Maryland Code, Family Law § 9-107




(a)(1) In this section the following words have the meanings indicated.

(2)(i) “Disability” means:

1. a physical or mental impairment that substantially limits one or more of an individual's major life activities;

2. a record of having a physical or mental impairment that substantially limits one or more of an individual's major life activities;  or

3. being regarded as having a physical or mental impairment that substantially limits one or more of an individual's major life activities.

(ii) “Disability” shall be construed in accordance with the ADA Amendments Act of 2008, P.L. 110-325.

(3) “Supportive parenting services” means services that may assist an individual with a disability in the effective use of techniques and methods to enable the individual to discharge the individual's responsibilities to a child as successfully as an individual who does not have a disability, including nonvisual techniques for individuals who are blind.

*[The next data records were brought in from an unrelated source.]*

<file path="config.mk">
export PLATFORM = sky130hd
export DESIGN_NAME = gpin_status_top
export DESIGN_NICKNAME = d
export VERILOG_FILES = /design/src/rtl/gpin_pkg.sv /design/src/rtl/gpin_scan_timer.sv /design/src/rtl/gpin_debounce_bank.sv /design/src/rtl/gpin_status_regs.sv /design/src/rtl/gpin_status_top.sv
export SDC_FILE = /design/constraint.sdc
export NUM_CORES = 1
export LEC_CHECK = 0
export BUFFER_PORTS_ARGS = -buffer_cell sky130_fd_sc_hd__buf_2
export CORE_MARGIN = 5
export CORE_UTILIZATION = 54
export CTS_BUF_LIST = sky130_fd_sc_hd__clkbuf_4 sky130_fd_sc_hd__clkbuf_8
export DETAILED_ROUTE_END_ITERATION = 10
export GPL_ROUTABILITY_DRIVEN = 0
export PLACE_DENSITY = 0.78
export SYNTH_ARGS = -nofsm -noshare
export SYNTH_HDL_FRONTEND = slang
export SYNTH_SLANG_ARGS = --single-unit
export TNS_END_PERCENT = 50
</file>
<file path="constraint.sdc">
create_clock -name clk -period 2.55 [get_ports clk]
set_clock_uncertainty 0.1 [all_clocks]
set_input_delay 0.3825 -clock clk [delete_from_list [all_inputs] [get_ports clk]]
set_output_delay 0.3825 -clock clk [all_outputs]
set_load 0.01 [all_outputs]
</file>
<file path="src/rtl/gpin_pkg.sv">
package gpin_pkg;
  localparam int unsigned ADDR_W = 5;
  localparam int unsigned BYTE_W = 8;
  // status bytes live in 0x10..0x17, mask bytes in 0x18..0x1F
  localparam logic [1:0] STAT_PAGE = 2'b10;
  localparam logic [1:0] MASK_PAGE = 2'b11;

  function automatic int unsigned byte_count(input int unsigned pins);
    return (pins + 7) / 8;
  endfunction
endpackage

</file>
<file path="src/rtl/gpin_scan_timer.sv">
module gpin_scan_timer #(
  parameter int unsigned SCAN_CYCLES = 1_250_000
) (
  input  logic clk,
  input  logic rst,
  output logic tick
);
  localparam int unsigned CW = (SCAN_CYCLES > 1) ? $clog2(SCAN_CYCLES) : 1;
  localparam logic [CW-1:0] LAST = CW'(SCAN_CYCLES - 1);

  logic [CW-1:0] cnt;

  always_ff @(posedge clk) begin
    if (rst) begin
      cnt  <= '0;
      tick <= 1'b0;
    end else if (cnt == LAST) begin
      cnt  <= '0;
      tick <= 1'b1;
    end else begin
      cnt  <= cnt + 1'b1;
      tick <= 1'b0;
    end
  end
endmodule

</file>
<file path="src/rtl/gpin_debounce_bank.sv">
module gpin_debounce_bank #(
  parameter int unsigned N         = 24,
  parameter bit          RST_LEVEL = 1'b1
) (
  input  logic         clk,
  input  logic         rst,
  input  logic         tick,
  input  logic [N-1:0] pin_in,
  input  logic [N-1:0] bypass,
  output logic [N-1:0] sync_lvl,
  output logic [N-1:0] prev_s,
  output logic [N-1:0] cur_s,
  output logic [N-1:0] acc
);
  logic [N-1:0] meta;
  logic         tick_d;   // compare one cycle after the samples shift

  always_ff @(posedge clk) begin
    if (rst) tick_d <= 1'b0;
    else     tick_d <= tick;
  end

  for (genvar i = 0; i < N; i++) begin : g_pin
    always_ff @(posedge clk) begin
      if (rst) begin
        meta[i]     <= RST_LEVEL;
        sync_lvl[i] <= RST_LEVEL;
        prev_s[i]   <= RST_LEVEL;
        cur_s[i]    <= RST_LEVEL;
        acc[i]      <= RST_LEVEL;
      end else begin
        meta[i]     <= pin_in[i];
        sync_lvl[i] <= meta[i];
        if (tick) begin
          prev_s[i] <= cur_s[i];
          cur_s[i]  <= sync_lvl[i];
        end
        if (bypass[i])
          acc[i] <= sync_lvl[i];
        else if (tick_d && (prev_s[i] == cur_s[i]))
          acc[i] <= cur_s[i];
      end
    end
  end
endmodule

</file>
<file path="src/rtl/gpin_status_regs.sv">
module gpin_status_regs
  import gpin_pkg::*;
#(
  parameter int unsigned N         = 24,
  parameter bit          RST_LEVEL = 1'b1,
  localparam int unsigned NB       = byte_count(N),
  localparam int unsigned PAD_W    = NB * BYTE_W
) (
  input  logic              clk,
  input  logic              rst,
  input  logic              bus_sel,
  input  logic              bus_we,
  input  logic [ADDR_W-1:0] bus_addr,
  input  logic [BYTE_W-1:0] bus_wdata,
  output logic [BYTE_W-1:0] bus_rdata,
  input  logic [N-1:0]      live,
  output logic [N-1:0]      mask,
  output logic [PAD_W-1:0]  latch
);
  function automatic logic [PAD_W-1:0] valid_bits();
    logic [PAD_W-1:0] v;
    for (int i = 0; i < PAD_W; i++) v[i] = (i < N);
    return v;
  endfunction

  localparam logic [PAD_W-1:0] VALID = valid_bits();

  logic [PAD_W-1:0]  mask_q;
  logic [PAD_W-1:0]  live_pad;
  logic [2:0]        idx;
  logic              in_range;
  logic              is_stat;
  logic              is_mask;
  logic              armed;
  logic [ADDR_W-1:0] last_addr;

  assign live_pad = PAD_W'(live) & VALID;
  assign idx      = bus_addr[2:0];
  assign in_range = 32'(idx) < NB;
  assign is_stat  = (bus_addr[4:3] == STAT_PAGE) && in_range;
  assign is_mask  = (bus_addr[4:3] == MASK_PAGE) && in_range;
  assign mask     = mask_q[N-1:0];

  always_ff @(posedge clk) begin
    if (rst) begin
      bus_rdata <= '0;
      mask_q    <= '0;
      latch     <= VALID & {PAD_W{RST_LEVEL}};
      armed     <= 1'b0;
      last_addr <= '0;
    end else if (bus_sel) begin
      if (bus_we) begin
        armed <= 1'b0;
        if (is_mask)
          mask_q[idx*BYTE_W +: BYTE_W] <= bus_wdata & VALID[idx*BYTE_W +: BYTE_W];
      end else begin
        if (is_stat)      bus_rdata <= latch[idx*BYTE_W +: BYTE_W];
        else if (is_mask) bus_rdata <= mask_q[idx*BYTE_W +: BYTE_W];
        else              bus_rdata <= '0;
        if (is_stat) begin
          if (armed && (last_addr == bus_addr)) begin
            latch[idx*BYTE_W +: BYTE_W] <= live_pad[idx*BYTE_W +: BYTE_W];
            armed <= 1'b0;
          end else begin
            armed     <= 1'b1;
            last_addr <= bus_addr;
          end
        end else begin
          armed <= 1'b0;
        end
      end
    end
  end
endmodule

</file>
<file path="src/rtl/gpin_status_top.sv">
module gpin_status_top
  import gpin_pkg::*;
#(
  parameter int unsigned NUM_PINS    = 24,
  parameter int unsigned SCAN_CYCLES = 1_250_000,
  parameter bit          RST_LEVEL   = 1'b1
) (
  input  logic                clk,
  input  logic                rst,
  input  logic [NUM_PINS-1:0] pin_in,
  input  logic [NUM_PINS-1:0] pin_is_out,
  input  logic [NUM_PINS-1:0] pin_drive,
  input  logic                bus_sel,
  input  logic                bus_we,
  input  logic [4:0]          bus_addr,
  input  logic [7:0]          bus_wdata,
  output logic [7:0]          bus_rdata
);
  localparam int unsigned NB    = byte_count(NUM_PINS);
  localparam int unsigned PAD_W = NB * BYTE_W;

  logic                scan_tick;
  logic [NUM_PINS-1:0] pin_sync;
  logic [NUM_PINS-1:0] smp_prev;
  logic [NUM_PINS-1:0] smp_cur;
  logic [NUM_PINS-1:0] acc_lvl;
  logic [NUM_PINS-1:0] dbdis_mask;
  logic [NUM_PINS-1:0] live_lvl;
  logic [PAD_W-1:0]    stat_latch;

  gpin_scan_timer #(.SCAN_CYCLES(SCAN_CYCLES)) u_timer (
    .clk (clk),
    .rst (rst),
    .tick(scan_tick)
  );

  gpin_debounce_bank #(.N(NUM_PINS), .RST_LEVEL(RST_LEVEL)) u_bank (
    .clk     (clk),
    .rst     (rst),
    .tick    (scan_tick),
    .pin_in  (pin_in),
    .bypass  (dbdis_mask),
    .sync_lvl(pin_sync),
    .prev_s  (smp_prev),
    .cur_s   (smp_cur),
    .acc     (acc_lvl)
  );

  // output pins report what they drive
  assign live_lvl = (pin_is_out & pin_drive) | (~pin_is_out & acc_lvl);

  gpin_status_regs #(.N(NUM_PINS), .RST_LEVEL(RST_LEVEL)) u_regs (
    .clk      (clk),
    .rst      (rst),
    .bus_sel  (bus_sel),
    .bus_we   (bus_we),
    .bus_addr (bus_addr),
    .bus_wdata(bus_wdata),
    .bus_rdata(bus_rdata),
    .live     (live_lvl),
    .mask     (dbdis_mask),
    .latch    (stat_latch)
  );
endmodule

</file>
# == Word-level counts from Yosys, hierarchy flattened ==
# Index checks and enable logic that the tools add are counted.
# classes
n_reduce_logical,56
n_bitwise,7
n_addsub,2
n_mux,56
shift,7
magnitude_cmp,1
n_eq_ne,28
# ops
operator,count
$shiftx 24x7->8,3
$shiftx 8x34->24,2
$mux 1,52
$and 24x24->24,2
$bwmux 24,2
$reduce_bool 2->1,24
$neg 6->34,1
$shift 8x34->24 const A,1
$logic_and 1x1->1,27
$eq 1x1->1,24
$not 24->24,1
$or 24x24->24,1
$shiftx 24x7->8 const A,1
$add 21x1->21 const B,1
$eq 21x21->1 const B,1
$mux 8,2
$and 8x8->8,1
$reduce_and 4->1,2
$eq 5x5->1,1
$eq 2x2->1 const B,2
$lt 3x2->1 const B,1
$reduce_and 3->1,1
$not 1->1,2
$reduce_and 2->1,1
$reduce_or 2->1,1
# totals
output_inout_bits,8
reg_bits,205
in_bits,89
wordCells,285

# == Logic depth before layout (Yosys ltp) ==
# depth
ltp_word,6
ltp_mapped,10
ltp_nobuf,8

# == Modules after synthesis ==
# From an unflattened synthesis, not the netlist that was laid out.
# hier_totals
hier_cells,984
hier_area_um2,9442.8
# by_module_without_submodules
mod,n_inst,cells_each,area_per_inst_um2
gpin_debounce_bank,1,415,4490.6
gpin_status_regs,1,433,3570.9
gpin_scan_timer,1,112,1021.0
gpin_status_top,1,24,360.3

# == Worst setup path after synthesis ==
# OpenSTA, ideal clock, no wires.
# synth_path
kind,in2reg
startpoint,in bus_addr[1]
endpoint,reg u_regs.latch[10]
required_time_ns,2.389
slack_ns,0.107
setup_time_ns,0.061
cell_stages,8
n_path_buf,1
t_arrival_ns,2.282
path_cell_list,clkbuf_1 -> inv_1 -> ha_1 -> ha_1 -> nand2_1 -> or3_1 -> nor3_1 -> a221o_1
# synth_via
elab_chain_cells,3
elab_cells_between_ends,10
classes_between,1 x add/sub; 1 x order compare; 1 x eq/ne; 3 x shift; 1 x mux; 3 x reduce/logical
# synth_rtl
element,line_no,source
from (decl),gpin_status_top.sv:15,"input logic [4:0] bus_addr,"
"$shiftx 24x7->8, or another cell as far along",gpin_status_regs.sv:62,latch[idx*BYTE_W +: BYTE_W] <= live_pad[idx*BYTE_W +: BYTE_W];
"$shiftx 8x34->24, or another cell as far along",gpin_status_regs.sv:62,
$bwmux 24 or $reduce_and 4->1 (tied branches),n/a,
to (signal assigned),gpin_status_regs.sv:48,latch <= VALID & {PAD_W{RST_LEVEL}};
"to (signal, indexed assignment)",gpin_status_regs.sv:62,
to (decl),gpin_status_regs.sv:18,output logic [PAD_W-1:0] latch
# Several ways; a longest one is shown, not always the timed one.
# A chain may end at the register's enable or synchronous reset.

# == Worst setup path in the final report ==
# layout_path
startpoint,reg u_regs.last_addr[3]
endpoint,reg u_regs.latch[14]
# layout_via
elab_chain_cells,3
# layout_rtl
element,line_no,source
from (decl),gpin_status_regs.sv:35,logic [ADDR_W-1:0] last_addr;
from (signal assigned),gpin_status_regs.sv:66,last_addr <= bus_addr;
$eq 5x5->1,gpin_status_regs.sv:61,if (armed && (last_addr == bus_addr)) begin
$logic_and 1x1->1,gpin_status_regs.sv:61,
$reduce_and 4->1 (no line),n/a,
# Every way passes these cells.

(b)(1) In any custody or visitation proceeding, the disability of a party is relevant only to the extent that the court finds, based on evidence in the record, that the disability affects the best interest of the child.

(2) The party alleging that the disability of the other party affects the best interest of the child bears the burden of proving that the disability of the other party affects the best interest of the child.

(3) If the burden of proof is met, the party who has a disability shall have the opportunity to prove that supportive parenting services would prevent a finding that the disability affects the best interest of the child.

(4) If the court finds that the disability of a party affects the best interest of the child and denies or limits custody or visitation, the court shall specifically state in writing:

(i) the basis for the finding;  and

(ii) the reason that the provision of supportive parenting services is not a reasonable accommodation to prevent the finding.